Gameplay: There are three modes:
- Classic multiplayer: This is essentially a computerised version of the standard Trivial Pursuit board game. Travel round the board answering questions in categories such as History or Entertainment. Get a question right and you get to take another go. Each of the six categories has a special square which earns you a coloured wedge for your playing piece. Victory is achieved by collecting one of each type of wedge, returning to the start and answering a final question. Unlike the board game, the questions are multiple choice, can involve maps and pictures, and have a time limit.
- Facts and Friends multiplayer: This is Triv made fast and more competitive. There's only one wedge of each colour and players win them by earning enough points in a particular category. Points are awarded for answering questions correctly and for guessing whether other players will get answers right or wrong. Once a category has been won, the corresponding spaces disappear and the board shrinks. Once all the categories have been won, wedges are converted to lives and the overall winner is decided by quick-fire questions everyone has to answer at once. Special squares add further complications, bringing such things as double points and allowing wedges to be stolen.
- Single player: This is the Classic game with an added point system so you can play on your own for a high score. There are also achievements to be collected for doing well in different ways.
Comments: As a board game, Trivial Pursuit shouldn't really work. It's long, frustrating and frequently involves sitting around for ages with nothing to do while someone else has a lucky streak. There's little interaction between opposing players. Kids and OAPs are usually at a disadvantage. It's not so much a pastime as a chance for those who know too much to show off.
And yet... I have many fond memories of playing Triv.
At family gatherings, it's the one game an entire room full of people can participate in and feel they are contributing. The range of questions means a team consisting of a granny, an uncle and an obscure cousin of indeterminate age have a good chance of wiping the floor with a gaggle teenagers who think they know everything because, let's face it, they really don't know who starred in Brief Encounter nor where the 1976 Olympics were held. The whole point of the game is to listen to them earnestly debate the possibilities for five minutes and then guess Munich anyway.
This computerised version of Trivial Pursuit misses the point. By introducing time limits in an attempt to speed the game up, it takes away much of the opportunity for team play. There's simply not long enough to go through to the kitchen and ask your mother-in-law what song Cliff sang to win the Eurovision Song Contest.

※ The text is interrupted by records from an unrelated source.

`config.mk`:
```
export PLATFORM = sky130hd
export DESIGN_NAME = xtea_cbc_block_engine
export DESIGN_NICKNAME = d
export VERILOG_FILES = /design/src/xcbc_pkg.sv /design/src/xtea_cbc_block_engine.sv
export SDC_FILE = /design/constraint.sdc
export NUM_CORES = 1
export LEC_CHECK = 0
export BUFFER_PORTS_ARGS = -buffer_cell sky130_fd_sc_hd__buf_2
export CORE_MARGIN = 1.5
export CORE_UTILIZATION = 40
export DETAILED_ROUTE_END_ITERATION = 7
export PLACE_DENSITY = 0.64
export REMOVE_ABC_BUFFERS = 1
export SLEW_MARGIN = 15
export SYNTH_ARGS = -nofsm -noshare
export SYNTH_HDL_FRONTEND = slang
export SYNTH_SLANG_ARGS = --single-unit
```
`constraint.sdc`:
```
create_clock -name aclk -period 11.5 [get_ports aclk]
set_input_delay 0.575 -clock aclk [delete_from_list [all_inputs] [get_ports aclk]]
set_output_delay 0.575 -clock aclk [all_outputs]
set_load 0.01 [all_outputs]
```
$ cat src/rar_pkg.sv
`timescale 1ns / 1ps
// ----------------------------------------------------------------------------
// rar_pkg
// Shared constants for the rational arithmetic reduction core: default
// operand width, operation codes and result status codes.
// ----------------------------------------------------------------------------
package rar_pkg;

  localparam int WIDTH_DEF = 32;

  // Operation codes carried in the input tuser.
  localparam logic [1:0] OP_ADD = 2'd0;
  localparam logic [1:0] OP_SUB = 2'd1;
  localparam logic [1:0] OP_MUL = 2'd2;
  localparam logic [1:0] OP_DIV = 2'd3;

  // Result status codes carried in the output tuser.
  localparam logic [1:0] ST_OK   = 2'd0;
  localparam logic [1:0] ST_ZDEN = 2'd1;
  localparam logic [1:0] ST_DIVZ = 2'd2;
  localparam logic [1:0] ST_OVF  = 2'd3;

endpackage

Another advantage of the board game is that most people in a team don't need to be anywhere near the board. Thanks to the picture and map questions in the computer version, however, everyone has to be sitting where they can see the telly. Not only that but the small text size makes it necessary to be closer to the screen than normal to avoid eye strain.
Disappointingly, there are no sound or video clips or anything much beyond a few pictures to expand the concept beyond the restrictions of the board game. If you want a classic game of Trivial Pursuit you'd be as well buying a normal set.

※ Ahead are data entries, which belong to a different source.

File: src/sv/assert_macros.svh
// Assertion helpers shared by the RTL files.
`ifndef ASSERT_MACROS_SVH
`define ASSERT_MACROS_SVH

// Same-cycle implication, checked on every rising edge outside reset.
`define VWD_ASSERT_IMPL(label, clk, rst_n, ante, cons) \
    label: assert property (@(posedge clk) disable iff (!rst_n) (ante) |-> (cons)) \
        else $error("vibration window detector: assertion failed");

// Next-cycle implication, checked on every rising edge outside reset.
`define VWD_ASSERT_NEXT(label, clk, rst_n, ante, cons) \
    label: assert property (@(posedge clk) disable iff (!rst_n) (ante) |=> (cons)) \
        else $error("vibration window detector: assertion failed");

`endif

File: src/sv/vwd_pkg.sv
`default_nettype none

package vwd_pkg;

    localparam int NUM_AXES       = 3;
    localparam int SAMPLE_W       = 16;
    localparam int OUT_SUM_W      = 20;
    localparam int GRAVITY_W      = 15;
    localparam int THRESHOLD_W    = 16;
    localparam int APB_ADDR_W     = 3;
    localparam int APB_DATA_W     = 32;
    localparam int WINDOW_DEFAULT = 10;

    localparam logic [GRAVITY_W-1:0]   GRAVITY_RESET   = 15'd4096;
    localparam logic [THRESHOLD_W-1:0] THRESHOLD_RESET = 16'd4177;

    // Register select, taken from byte address bit 2.
    localparam logic [0:0] REG_GRAVITY   = 1'b0;
    localparam logic [0:0] REG_THRESHOLD = 1'b1;

    // Full-precision window sum width.
    function automatic int vwd_sum_w(input int window);
        return SAMPLE_W + $clog2(window);
    endfunction

    // Bits needed to hold the window length itself.
    function automatic int vwd_len_w(input int window);
        return $clog2(window + 1);
    endfunction

    function automatic int vwd_offs_w(input int window);
        return GRAVITY_W + vwd_len_w(window);
    endfunction

    function automatic int vwd_lim_w(input int window);
        return THRESHOLD_W + vwd_len_w(window);
    endfunction

endpackage

`default_nettype wire

File: src/sv/vwd_cfg.sv
`default_nettype none

module vwd_cfg #(
    parameter int WINDOW = vwd_pkg::WINDOW_DEFAULT,
    localparam int OFFS_W = vwd_pkg::vwd_offs_w(WINDOW),
    localparam int LIM_W  = vwd_pkg::vwd_lim_w(WINDOW)
) (
    input  wire logic                            clk,
    input  wire logic                            rst_n,
    input  wire logic                            psel,
    input  wire logic                            penable,
    input  wire logic                            pwrite,
    input  wire logic [vwd_pkg::APB_ADDR_W-1:0]  paddr,
    input  wire logic [vwd_pkg::APB_DATA_W-1:0]  pwdata,
    output logic      [vwd_pkg::APB_DATA_W-1:0]  prdata,
    output logic                                 pready,
    output logic      [OFFS_W-1:0]               offset,
    output logic      [LIM_W-1:0]                lim
);
    import vwd_pkg::*;

    logic [GRAVITY_W-1:0]   gravity_reg,   gravity_next;
    logic [THRESHOLD_W-1:0] threshold_reg, threshold_next;
    logic [OFFS_W-1:0]      offset_reg,    offset_next;
    logic [LIM_W-1:0]       lim_reg,       lim_next;
    logic [0:0]             reg_sel;
    logic                   wr_en;

    assign pready  = 1'b1;
    assign reg_sel = paddr[2:2];
    assign wr_en   = psel && penable && pwrite && pready;

    always_comb
    begin
        gravity_next   = gravity_reg;
        threshold_next = threshold_reg;
        if (wr_en)
        begin
            case (reg_sel)
                REG_GRAVITY:   gravity_next   = pwdata[GRAVITY_W-1:0];
                REG_THRESHOLD: threshold_next = pwdata[THRESHOLD_W-1:0];
                default:       gravity_next   = gravity_reg;
            endcase
        end
        // Scale by the window length here so the datapath sees sums, not averages.
        offset_next = OFFS_W'(gravity_next) * OFFS_W'(WINDOW);
        lim_next    = LIM_W'(threshold_next) * LIM_W'(WINDOW);
    end

    always_comb
    begin
        case (reg_sel)
            REG_GRAVITY:   prdata = APB_DATA_W'(gravity_reg);
            REG_THRESHOLD: prdata = APB_DATA_W'(threshold_reg);
            default:       prdata = '0;
        endcase
    end

    always_ff @(posedge clk or negedge rst_n)
    begin
        if (!rst_n)
        begin
            gravity_reg   <= GRAVITY_RESET;
            threshold_reg <= THRESHOLD_RESET;
            offset_reg    <= OFFS_W'(GRAVITY_RESET) * OFFS_W'(WINDOW);
            lim_reg       <= LIM_W'(THRESHOLD_RESET) * LIM_W'(WINDOW);
        end
        else
        begin
            gravity_reg   <= gravity_next;
            threshold_reg <= threshold_next;
            offset_reg    <= offset_next;
            lim_reg       <= lim_next;
        end
    end

    assign offset = offset_reg;
    assign lim    = lim_reg;

endmodule

`default_nettype wire

File: config.mk
export PLATFORM = sky130hd
export DESIGN_NAME = vwd_cfg
export DESIGN_NICKNAME = d
export VERILOG_FILES = /design/src/sv/assert_macros.svh /design/src/sv/vwd_pkg.sv /design/src/sv/vwd_cfg.sv
export SDC_FILE = /design/constraint.sdc
export NUM_CORES = 1
export LEC_CHECK = 0
export BUFFER_PORTS_ARGS = -buffer_cell sky130_fd_sc_hd__buf_2
export CORE_MARGIN = 2
export CORE_UTILIZATION = 40
export CTS_CLUSTER_DIAMETER = 50
export DETAILED_ROUTE_END_ITERATION = 10
export PLACE_DENSITY = 0.63
export SLEW_MARGIN = 10
export SYNTH_ARGS = -nofsm -noshare
export SYNTH_HDL_FRONTEND = slang
export SYNTH_SLANG_ARGS = --single-unit
File: constraint.sdc
create_clock -name clk -period 7.5 [get_ports clk]
set_clock_uncertainty 0.1 [all_clocks]
set_input_delay 0.75 -clock clk [delete_from_list [all_inputs] [get_ports clk]]
set_output_delay 0.75 -clock clk [all_outputs]
set_load 0.01 [all_outputs]
Yosys cells after proc, flatten, opt, wreduce, memory -nomap -nowiden --
Cells that the tools add are included.
Cells by class: reduce and logical (&&, ||, !) cells 2, mux-type cells 5, $mul 2, bitwise logic cells 1
Operators with widths (number):
- 32-bit one-hot mux with 2 select lines | 1
- 16-bit two-way mux | 2
- 15-bit two-way mux | 2
- 16-bit by 3-bit multiplier with 19-bit output, second input constant | 1
- 15-bit by 3-bit multiplier with 18-bit output, second input constant | 1
- 1-bit logical AND | 2
- 1-bit NOT | 1
Word-level totals: logic and storage cells 14, output and inout bits 72, register bits after elaboration 68

Depth between registers and ports, before layout --
word-level depth 4, mapped depth 14, depth with buffers taken out 12

Worst setup path after synthesis --
No wires, ideal clock.
kind input to register, from input port paddr[2] (netlist bit), to register offset_reg[16] (netlist: offset[16]), path slack 3.769 ns, arrival time 3.567 ns, buffers on the path 2, cell stages on the path 13, path through buf_6 -> nand4b_4 -> buf_6 -> mux2i_1 -> inv_1 -> ha_1 -> ha_1 -> fa_1 -> a211oi_2 -> o21a_1 -> o21ai_2 -> a2111oi_0 -> or3b_1
Between the ends: cells in the longest elaborated chain, start to end 3
Ends and longest elaborated chain:
- from (decl) | line vwd_cfg.sv:13 | input wire logic [vwd_pkg::APB_ADDR_W-1:0] paddr,
- 15-bit two-way mux | line vwd_cfg.sv:39 | case (reg_sel)
- 15-bit two-way mux | line vwd_cfg.sv:37 | if (wr_en)
- named net gravity_next[3] | line vwd_cfg.sv:22 | logic [GRAVITY_W-1:0] gravity_reg, gravity_next;
- 15-bit by 3-bit multiplier with 18-bit output | line vwd_cfg.sv:46 | offset_next = OFFS_W'(gravity_next) * OFFS_W'(WINDOW);
- named net offset_next[16] | line vwd_cfg.sv:24 | logic [OFFS_W-1:0] offset_reg, offset_next;
- to (signal assigned) | line vwd_cfg.sv:65 | offset_reg <= OFFS_W'(GRAVITY_RESET) * OFFS_W'(WINDOW);
- to (signal assigned) | line vwd_cfg.sv:72 | offset_reg <= offset_next;
- to (decl) | line vwd_cfg.sv:24
The timed path passes the listed nets, and every way through them passes these cells.

Final worst setup path --
Ends and elaborated chain as after synthesis.

==> run metrics <==
clock buffer count from CTS 9; top cell type's share of synthesized area 0.291; setup bufs post-CTS 0; Die Y approximately 110 um; hold_ws between 0.4 and 0.5 ns; row count 38; core area 0.0107 mm^2; Area Overhead vs Synth 14.2%; DRT Pass-1 Iters 4; met2 WL 3960 um; Area contributors post-synth dfrtp_1 (29%), ha_1 (10%), dfstp_2 (7.8%), mux2_2 (6.4%), xor2_1 (4.0%); count of unique library cells instantiated by Yosys 60; I/O Pins 112; Resized cells post-CTS 0; setup violators final 0; number of global-route vias before repair 3001; Via density 4.98; status finished, final reports clean; CP Class primary input to register; P_sw ~0.75 mW; static leakage 2.50 nW; # nets final 564; hold endpoint threshold_reg[1]; final slew viol count 0; CP arrival 4.30 ns; via count 3144; Die Area approximately 0.012 mm^2; DRT antenna net count 0; top-count cell post-synth dfrtp_1; post-route core utilization 0.466; die width 109 um; later-pin clock latency in the skew report roughly 0.34 ns; cell taking the most area after synthesis dfrtp_1; Clk pwr share 0.207; synth warn 0; worst-path maximum fanout 18; WP data required 7.68 ns; unrepaired setup endpoints after global routing no; Internal 1.18 mW; reg2reg end offset[16]; drt drc 0; Setup Slack @ Placement 2.98 ns; Reg-to-Reg Start gravity_reg[3]; Max Used Layer met4; Iter 0 DRT Violations 94; Finished Cell Area between 0.005 and 0.006 mm^2; r2r setup slk 4.39 ns; Final period util 0.550; largest net degree at the start of global routing 65; WL final 8580 um; Post-synth ARST share 1.00; share of cells above drive strength 1 0.299; Flop pwr share 0.278; first-pass GRT wire length between 10000 and 15000 um; Pwr Density a little under 400 mW/mm^2; Cells after Synth ~420; DP Area 0.00474 mm^2; DP HPWL 6440 um; port bufs 74; Final Non-Filler Cells 631; sw frac 0.389; GPL Wtd Cong 0.852; worst vdd ir around 0.13 mV; min cycle time layout 4.13 ns; antenna cells 0; initial core utilization 0.408; DR WL/cell 13.6 um; CTS tree yes; initial antenna violation count 0; Worst Setup Slack, final ~3.4 ns; clock sink count 64; Worst setup EP type register; Root Driver clkbuf_8; hold depth 1; part of the Yosys area used for sequential elements 0.369; CP Launch Type primary input; Synth top cells by count dfrtp_1 (51), ha_1 (36), inv_1 (36); min-delay worst type register to register; maximum clock frequency 242 MHz; Gate power share 0.515; htree depth 3; hold wc startpoint threshold_reg[1]; max reg flops 17; Synth Area per Inst 10.5 um^2; flops & latches, synth 64; Post-Place Cells 615; Top FF cell, synth dfrtp_1; Metal-1 WL 4120 um; Tot Pwr 1.93 mW; # hold bufs at CTS 0; EDFF count, synth 0; R2R depth 10; metal3 WL ~370 um; max cap viols 0; Sum Neg Setup Slack 0 ns; Max-Slew Margin vs Limit 0.475; slew at the pin closest to its max-slew limit 0.787 ns; clk buf depth 2; total congestion overflow 0; Reg clk slew, reported paths 0.07 ns; CP Launch Point paddr[2]; mapped cell area 0.00438 mm^2; All-Layer GR Usage 0.155; Final Hold Viols 0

That said, the Facts and Friends mode does make the game faster and more fun in ways that would be difficult without a computer. Everyone takes turns in quick succession and there's never a lengthy, frustrating hunt for that final wedge. Team play is impossible, though, and the extremely tight time limits in the endgame mean only fluent readers have a chance.
The single player game is reasonably fun for half an hour but its long-term appeal is limited to those who really like high scores.
On top of all this, there are a number of minor niggles. For instance, it's very easy to press the wrong button when sliding a slider and so mess up an answer with no chance of taking it back. Conversely, it takes several button presses to actually roll again when landing on a roll again space. This is infuriating. Thankfully, at least the annoying voice-over guy can be switched off.
Conclusion: A basic and somewhat broken version of Trivial Pursuit. It seems designed for flatmates rather than families.
Graphics: They do the job but little more. The text is too small, it's not always possible to see the whole board, it can be difficult to tell yellow and orange apart and there's no option to use Miis.
Length: A Classic game can go on for a couple of hours with four players. Facts and Friends can be whizzed through in forty minutes. Pictures, maps and even questions can start reappearing after only a few games.
Rating: Judged purely on it's Trvial Pursuit merits, it's a 3/5. As a game in its own right, it's a 2/5.